Science’s COVID-19 reporting is supported by the Heising-Simons Foundation.
Ready or not, the patients were coming. This time last year, physicians around the world prepared, most for the first time in their careers, to treat a new disease—over and over and over again.
“There was a terrible sense of foreboding, like in a movie when the minor key music starts playing,” says Robert Arntfield, a critical care physician at Western University in London, Canada.
In Wuhan, China, the doctors who first encountered the pandemic coronavirus raced to share surprising symptoms and possible treatments with far-flung colleagues.

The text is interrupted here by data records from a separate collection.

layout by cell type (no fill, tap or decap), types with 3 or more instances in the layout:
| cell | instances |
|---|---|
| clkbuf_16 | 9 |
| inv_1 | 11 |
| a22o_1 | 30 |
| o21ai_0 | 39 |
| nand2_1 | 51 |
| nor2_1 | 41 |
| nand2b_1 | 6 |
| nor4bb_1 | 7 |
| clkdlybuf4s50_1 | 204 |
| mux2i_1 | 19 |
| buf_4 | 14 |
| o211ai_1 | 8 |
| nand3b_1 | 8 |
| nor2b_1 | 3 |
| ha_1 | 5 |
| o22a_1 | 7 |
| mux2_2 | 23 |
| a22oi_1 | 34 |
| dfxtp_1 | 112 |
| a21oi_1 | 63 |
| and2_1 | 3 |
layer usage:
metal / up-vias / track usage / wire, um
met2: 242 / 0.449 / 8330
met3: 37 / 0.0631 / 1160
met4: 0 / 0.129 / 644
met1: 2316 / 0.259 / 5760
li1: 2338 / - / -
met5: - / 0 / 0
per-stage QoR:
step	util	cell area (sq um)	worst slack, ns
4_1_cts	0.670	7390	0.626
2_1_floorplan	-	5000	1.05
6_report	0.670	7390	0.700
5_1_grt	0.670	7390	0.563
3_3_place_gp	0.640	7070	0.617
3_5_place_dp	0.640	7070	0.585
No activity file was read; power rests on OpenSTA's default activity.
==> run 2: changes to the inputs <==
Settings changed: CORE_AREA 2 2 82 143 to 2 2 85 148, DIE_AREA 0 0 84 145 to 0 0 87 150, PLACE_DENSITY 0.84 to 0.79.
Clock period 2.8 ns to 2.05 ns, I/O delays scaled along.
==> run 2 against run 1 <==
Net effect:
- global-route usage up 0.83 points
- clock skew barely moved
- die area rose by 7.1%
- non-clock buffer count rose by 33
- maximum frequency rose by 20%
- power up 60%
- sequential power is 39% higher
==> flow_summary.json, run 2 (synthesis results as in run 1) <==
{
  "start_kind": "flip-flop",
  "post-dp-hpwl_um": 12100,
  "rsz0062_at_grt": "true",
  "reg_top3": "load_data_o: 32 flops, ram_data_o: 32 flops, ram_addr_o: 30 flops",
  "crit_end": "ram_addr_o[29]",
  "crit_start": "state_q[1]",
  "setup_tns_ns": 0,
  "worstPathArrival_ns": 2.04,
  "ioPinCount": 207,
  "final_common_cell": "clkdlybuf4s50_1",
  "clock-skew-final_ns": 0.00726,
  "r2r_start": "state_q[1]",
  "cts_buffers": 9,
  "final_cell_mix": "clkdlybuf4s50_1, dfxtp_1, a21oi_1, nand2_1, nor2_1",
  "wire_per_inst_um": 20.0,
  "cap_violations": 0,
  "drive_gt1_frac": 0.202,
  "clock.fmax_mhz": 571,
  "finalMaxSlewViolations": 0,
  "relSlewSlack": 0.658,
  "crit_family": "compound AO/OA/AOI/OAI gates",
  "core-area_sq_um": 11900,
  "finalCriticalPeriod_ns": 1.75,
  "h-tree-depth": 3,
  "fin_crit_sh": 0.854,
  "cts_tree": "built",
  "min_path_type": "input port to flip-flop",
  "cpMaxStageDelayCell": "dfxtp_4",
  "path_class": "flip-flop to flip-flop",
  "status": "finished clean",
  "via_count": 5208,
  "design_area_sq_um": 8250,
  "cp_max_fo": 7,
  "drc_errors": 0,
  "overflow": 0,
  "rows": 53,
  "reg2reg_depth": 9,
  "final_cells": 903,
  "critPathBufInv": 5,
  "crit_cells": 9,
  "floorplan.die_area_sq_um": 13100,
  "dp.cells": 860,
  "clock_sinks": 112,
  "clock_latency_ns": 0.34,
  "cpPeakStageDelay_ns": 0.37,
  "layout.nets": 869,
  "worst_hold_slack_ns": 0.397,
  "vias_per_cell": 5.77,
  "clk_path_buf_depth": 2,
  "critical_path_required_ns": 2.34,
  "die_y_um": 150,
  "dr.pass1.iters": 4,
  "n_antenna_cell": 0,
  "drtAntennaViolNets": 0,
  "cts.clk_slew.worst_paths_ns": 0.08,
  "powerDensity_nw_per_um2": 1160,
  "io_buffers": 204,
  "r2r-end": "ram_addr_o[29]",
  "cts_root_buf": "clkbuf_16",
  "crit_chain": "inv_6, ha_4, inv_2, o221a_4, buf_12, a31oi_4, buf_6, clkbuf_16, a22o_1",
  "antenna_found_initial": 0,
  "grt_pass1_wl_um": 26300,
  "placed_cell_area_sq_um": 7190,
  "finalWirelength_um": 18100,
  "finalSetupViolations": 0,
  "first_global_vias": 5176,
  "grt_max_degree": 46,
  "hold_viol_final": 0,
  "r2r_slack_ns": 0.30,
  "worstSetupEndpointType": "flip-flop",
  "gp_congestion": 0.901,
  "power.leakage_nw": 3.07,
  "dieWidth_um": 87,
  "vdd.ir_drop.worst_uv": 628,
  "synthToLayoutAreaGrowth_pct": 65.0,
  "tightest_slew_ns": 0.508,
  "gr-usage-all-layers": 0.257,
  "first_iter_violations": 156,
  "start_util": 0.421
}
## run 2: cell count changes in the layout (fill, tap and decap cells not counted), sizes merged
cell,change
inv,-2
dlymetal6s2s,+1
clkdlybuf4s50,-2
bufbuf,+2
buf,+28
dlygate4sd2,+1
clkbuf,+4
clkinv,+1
$ cat config.mk
export PLATFORM = sky130hd
export DESIGN_NAME = alu_chain
export DESIGN_NICKNAME = d
export VERILOG_FILES = /design/src/rtl/alu_chain_pkg.sv /design/src/rtl/alu_chain.sv
export SDC_FILE = /design/constraint.sdc
export NUM_CORES = 1
export LEC_CHECK = 0
export CORE_ASPECT_RATIO = 0.9
export CORE_MARGIN = 2
export CORE_UTILIZATION = 46
export DETAILED_ROUTE_END_ITERATION = 8
export PLACE_DENSITY = 0.81
export SYNTH_ARGS = -nofsm -noshare
export SYNTH_HDL_FRONTEND = slang
export SYNTH_SLANG_ARGS = --single-unit
$ cat constraint.sdc
create_clock -name clk -period 1.8 [get_ports clk]
set_clock_uncertainty 0.1 [all_clocks]
set_input_delay 0.36 -clock clk [delete_from_list [all_inputs] [get_ports clk]]
set_output_delay 0.36 -clock clk [all_outputs]
set_load 0.05 [all_outputs]
**src/rtl/nrzi_tx_ctrl_pkg.sv**
```systemverilog
// nrzi_tx_ctrl_pkg
//   Shared definitions for the NRZI transmit controller: FSM state
//   encoding, the SYNC pattern and the default parameter values.
//   No ports (package).
package nrzi_tx_ctrl_pkg;

    typedef enum logic [2:0] {
        ST_IDLE,
        ST_SYNC,
        ST_DATA,
        ST_STUFF,
        ST_EOP,
        ST_TAIL
    } state_t;

    // Sent LSB first: seven 0s then a 1.
    localparam logic [7:0] SYNC_PATTERN = 8'h80;

    localparam int DEFAULT_STUFF_LIMIT = 6;
    localparam int DEFAULT_EOP_LOW     = 2;

endpackage

```
**src/rtl/nrzi_tx_ctrl_if.sv**
```systemverilog
// nrzi_tx_ctrl_if
//   Payload-side bundle of the NRZI transmit controller.
//   start       packet request (producer -> controller)
//   data_in     payload byte, LSB first (producer -> controller)
//   data_valid  data_in/data_last valid (producer -> controller)
//   data_last   current byte is the final one (producer -> controller)
//   data_ready  byte taken when data_valid && data_ready (controller -> producer)
//   busy        controller not idle (controller -> producer)
//   done        one-cycle pulse after a good packet (controller -> producer)
//   err         one-cycle pulse after an underrun abort (controller -> producer)
interface nrzi_tx_ctrl_if;

    logic       start;
    logic [7:0] data_in;
    logic       data_valid;
    logic       data_last;
    logic       data_ready;
    logic       busy;
    logic       done;
    logic       err;

    modport master (
        output start, data_in, data_valid, data_last,
        input  data_ready, busy, done, err
    );

    modport slave (
        input  start, data_in, data_valid, data_last,
        output data_ready, busy, done, err
    );

endinterface

```
**src/rtl/nrzi_bit_enc.sv**
```systemverilog
// nrzi_bit_enc
//   Registered NRZI line level. A 0 on bit_in toggles the line, a 1 holds
//   it; force_low overrides NRZI and drives the line to 0.
//   clock      rising-edge clock
//   reset      asynchronous, active-high; level returns to 1 (idle)
//   bit_in     encoder input bit for this cycle
//   enable     bit_in is meaningful this cycle
//   force_low  drive the line low regardless of bit_in
//   level      line level
module nrzi_bit_enc (
    input  logic clock,
    input  logic reset,
    input  logic bit_in,
    input  logic enable,
    input  logic force_low,
    output logic level
);

    // NOTE: flops use non-blocking assignments so every register in the
    // design samples values from before the edge, independent of block order.
    always_ff @(posedge clock or posedge reset) begin
        if (reset) begin
            level <= 1'b1;
        end else if (force_low) begin
            level <= 1'b0;
        end else if (enable && !bit_in) begin
            level <= ~level;
        end
    end

endmodule

```
**src/rtl/nrzi_tx_ctrl.sv**
```systemverilog
// nrzi_tx_ctrl
//   NRZI packet transmitter: SYNC byte, bit-stuffed payload fetched one
//   byte at a time, EOP low period and a one-cycle high tail.
//   clock     rising-edge clock
//   reset     asynchronous, active-high
//   bus       payload handshake and status (slave side of nrzi_tx_ctrl_if)
//   line_out  registered NRZI line level
//   line_oe   line driver enable
module nrzi_tx_ctrl
    import nrzi_tx_ctrl_pkg::*;
#(
    parameter int STUFF_LIMIT = DEFAULT_STUFF_LIMIT,
    parameter int EOP_LOW     = DEFAULT_EOP_LOW
) (
    input  logic           clock,
    input  logic           reset,
    nrzi_tx_ctrl_if.slave  bus,
    output logic           line_out,
    output logic           line_oe
);

    localparam int ONES_W = $clog2(STUFF_LIMIT + 1);
    localparam int EOP_W  = (EOP_LOW > 1) ? $clog2(EOP_LOW) : 1;
    localparam logic [ONES_W-1:0] ONES_MAX = ONES_W'(STUFF_LIMIT);
    localparam logic [EOP_W-1:0]  EOP_LAST = EOP_W'(EOP_LOW - 1);

    state_t            state, next_state;
    logic [2:0]        bit_idx;
    logic [ONES_W-1:0] ones;
    logic [ONES_W-1:0] ones_inc;
    logic [7:0]        hold;
    logic              hold_last;
    logic              pend_load;   // pending STUFF closes a byte (SYNC or DATA bit 7)
    logic              abort;
    logic [EOP_W-1:0]  eop_cnt;
    logic              done_q, err_q, oe_q;

    logic cur_bit, byte_end, stuff_due, req_byte;
    logic enc_bit, enc_en, enc_force_low;
    logic data_ready, xfer, underrun, accept;

    assign ones_inc = ones + ONES_W'(1);

    always_ff @(posedge clock or posedge reset) begin
        if (reset) begin
            state <= ST_IDLE;
        end else begin
            state <= next_state;
        end
    end

    always_comb begin
        // NOTE: every signal driven here gets a default first, so no path
        // through the case leaves one unassigned and infers a latch.
        next_state    = state;
        cur_bit       = 1'b1;
        byte_end      = 1'b0;
        stuff_due     = 1'b0;
        req_byte      = 1'b0;
        enc_bit       = 1'b1;
        enc_en        = 1'b0;
        enc_force_low = 1'b0;
        data_ready    = 1'b0;
        xfer          = 1'b0;
        underrun      = 1'b0;
        accept        = 1'b0;

        case (state)
            ST_IDLE: begin
                if (bus.start) begin
                    accept     = 1'b1;
                    next_state = ST_SYNC;
                end
            end
            ST_SYNC, ST_DATA: begin
                cur_bit   = (state == ST_SYNC) ? SYNC_PATTERN[bit_idx] : hold[bit_idx];
                enc_bit   = cur_bit;
                enc_en    = 1'b1;
                byte_end  = (bit_idx == 3'd7);
                stuff_due = cur_bit && (ones_inc == ONES_MAX);
                if (stuff_due) begin
                    next_state = ST_STUFF;
                end else if (byte_end) begin
                    // hold_last is cleared on start, so SYNC always asks for a byte.
                    if (hold_last) next_state = ST_EOP;
                    else           req_byte   = 1'b1;
                end
            end
            ST_STUFF: begin
                enc_bit = 1'b0;
                enc_en  = 1'b1;
                if (!pend_load)     next_state = ST_DATA;
                else if (hold_last) next_state = ST_EOP;
                else                req_byte   = 1'b1;
            end
            ST_EOP: begin
                enc_force_low = 1'b1;
                if (eop_cnt == EOP_LAST) next_state = ST_TAIL;
            end
            ST_TAIL: begin
                // EOP leaves the line at 0, so a toggle brings it back to idle high.
                enc_bit    = 1'b0;
                enc_en     = 1'b1;
                next_state = ST_IDLE;
            end
            default: next_state = ST_IDLE;
        endcase

        if (req_byte) begin
            data_ready = 1'b1;
            if (bus.data_valid) begin
                xfer       = 1'b1;
                next_state = ST_DATA;
            end else begin
                underrun   = 1'b1;
                next_state = ST_EOP;
            end
        end
    end

    always_ff @(posedge clock or posedge reset) begin
        if (reset) begin
            bit_idx   <= '0;
            ones      <= '0;
            // NOTE: the hold byte is reset together with the control state so
            // no stale byte or last flag survives a reset.
            hold      <= '0;
            hold_last <= 1'b0;
            pend_load <= 1'b0;
            abort     <= 1'b0;
            eop_cnt   <= '0;
            done_q    <= 1'b0;
            err_q     <= 1'b0;
            oe_q      <= 1'b0;
        end else begin
            oe_q    <= (next_state != ST_IDLE);
            done_q  <= (state == ST_TAIL) && !abort;
            err_q   <= underrun;
            eop_cnt <= (state == ST_EOP) ? eop_cnt + EOP_W'(1) : '0;

            if (state == ST_SYNC || state == ST_DATA) begin
                bit_idx   <= bit_idx + 3'd1;   // wraps to 0 after bit 7
                ones      <= cur_bit ? ones_inc : '0;
                pend_load <= byte_end;
            end else begin
                ones <= '0;
                // A stuffed bit does not consume a data bit.
                if (state != ST_STUFF) bit_idx <= '0;
            end

            if (accept) begin
                hold_last <= 1'b0;
                abort     <= 1'b0;
            end
            if (xfer) begin
                hold      <= bus.data_in;
                hold_last <= bus.data_last;
            end
            if (underrun) begin
                abort <= 1'b1;
            end
        end
    end

    assign bus.data_ready = data_ready;
    assign bus.busy       = (state != ST_IDLE);
    assign bus.done       = done_q;
    assign bus.err        = err_q;
    assign line_oe        = oe_q;

    nrzi_bit_enc u_enc (
        .clock     (clock),
        .reset     (reset),
        .bit_in    (enc_bit),
        .enable    (enc_en),
        .force_low (enc_force_low),
        .level     (line_out)
    );

endmodule

```
**src/flat_wrapper.sv**
```systemverilog
// flat-port wrapper written by rule: the top's interface ports become plain ports
module nrzi_tx_ctrl_flat import nrzi_tx_ctrl_pkg::*;
#(
    parameter int STUFF_LIMIT = DEFAULT_STUFF_LIMIT,
    parameter int EOP_LOW     = DEFAULT_EOP_LOW
)
  (clock, reset, line_out, line_oe, bus_start, bus_data_in, bus_data_valid, bus_data_last, bus_data_ready, bus_busy, bus_done, bus_err);
  nrzi_tx_ctrl_if bus_i ();
  input  logic clock;
  input  logic reset;
  output logic line_out;
  output logic line_oe;
  input wire logic [$bits(bus_i.start)-1:0] bus_start;
  input wire logic [$bits(bus_i.data_in)-1:0] bus_data_in;
  input wire logic [$bits(bus_i.data_valid)-1:0] bus_data_valid;
  input wire logic [$bits(bus_i.data_last)-1:0] bus_data_last;
  output wire logic [$bits(bus_i.data_ready)-1:0] bus_data_ready;
  output wire logic [$bits(bus_i.busy)-1:0] bus_busy;
  output wire logic [$bits(bus_i.done)-1:0] bus_done;
  output wire logic [$bits(bus_i.err)-1:0] bus_err;
  assign bus_i.start = bus_start;
  assign bus_i.data_in = bus_data_in;
  assign bus_i.data_valid = bus_data_valid;
  assign bus_i.data_last = bus_data_last;
  assign bus_data_ready = bus_i.data_ready;
  assign bus_busy = bus_i.busy;
  assign bus_done = bus_i.done;
  assign bus_err = bus_i.err;
  nrzi_tx_ctrl #(.STUFF_LIMIT(STUFF_LIMIT), .EOP_LOW(EOP_LOW)) u_core (.clock(clock), .reset(reset), .bus(bus_i), .line_out(line_out), .line_oe(line_oe));
endmodule
```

In Tokyo, ill cruise ship patrons from the Diamond Princess were wheeled into the hospital of the National Center for Global Health and Medicine. Infectious disease physician Norio Ohmagari dusted off the best treatment plan he had: one for the related coronavirus that causes Middle East respiratory syndrome. “Honestly,” he says, “we were not quite sure what we could do.”
In the United Kingdom’s Cynon Valley, a man arrived at a clinic for routine bloodwork, then announced he had a high fever and cough. Shouts went out for a doctor. As primary care physician Chris Butler prepared to assess the patient, “I was dropping my gloves,” he says. “I was pretty nervous.”
Over the harrowing year that followed, clinical evidence on how to treat the pandemic coronavirus poured in—a muddy torrent of hundreds of thousands of papers, preprints, and press releases. Many physicians were torn between waiting for results from large clinical trials, the gold standard of evidence, and offering something, anything, to the gravely ill patients in front of them. “These are smart physicians who are watching people get very sick, watching people die, feeling helpless, and wanting to do whatever they can,” says Lisa Moores, a pulmonary and critical care physician at the Uniformed Services University of the Health Sciences in Bethesda, Maryland.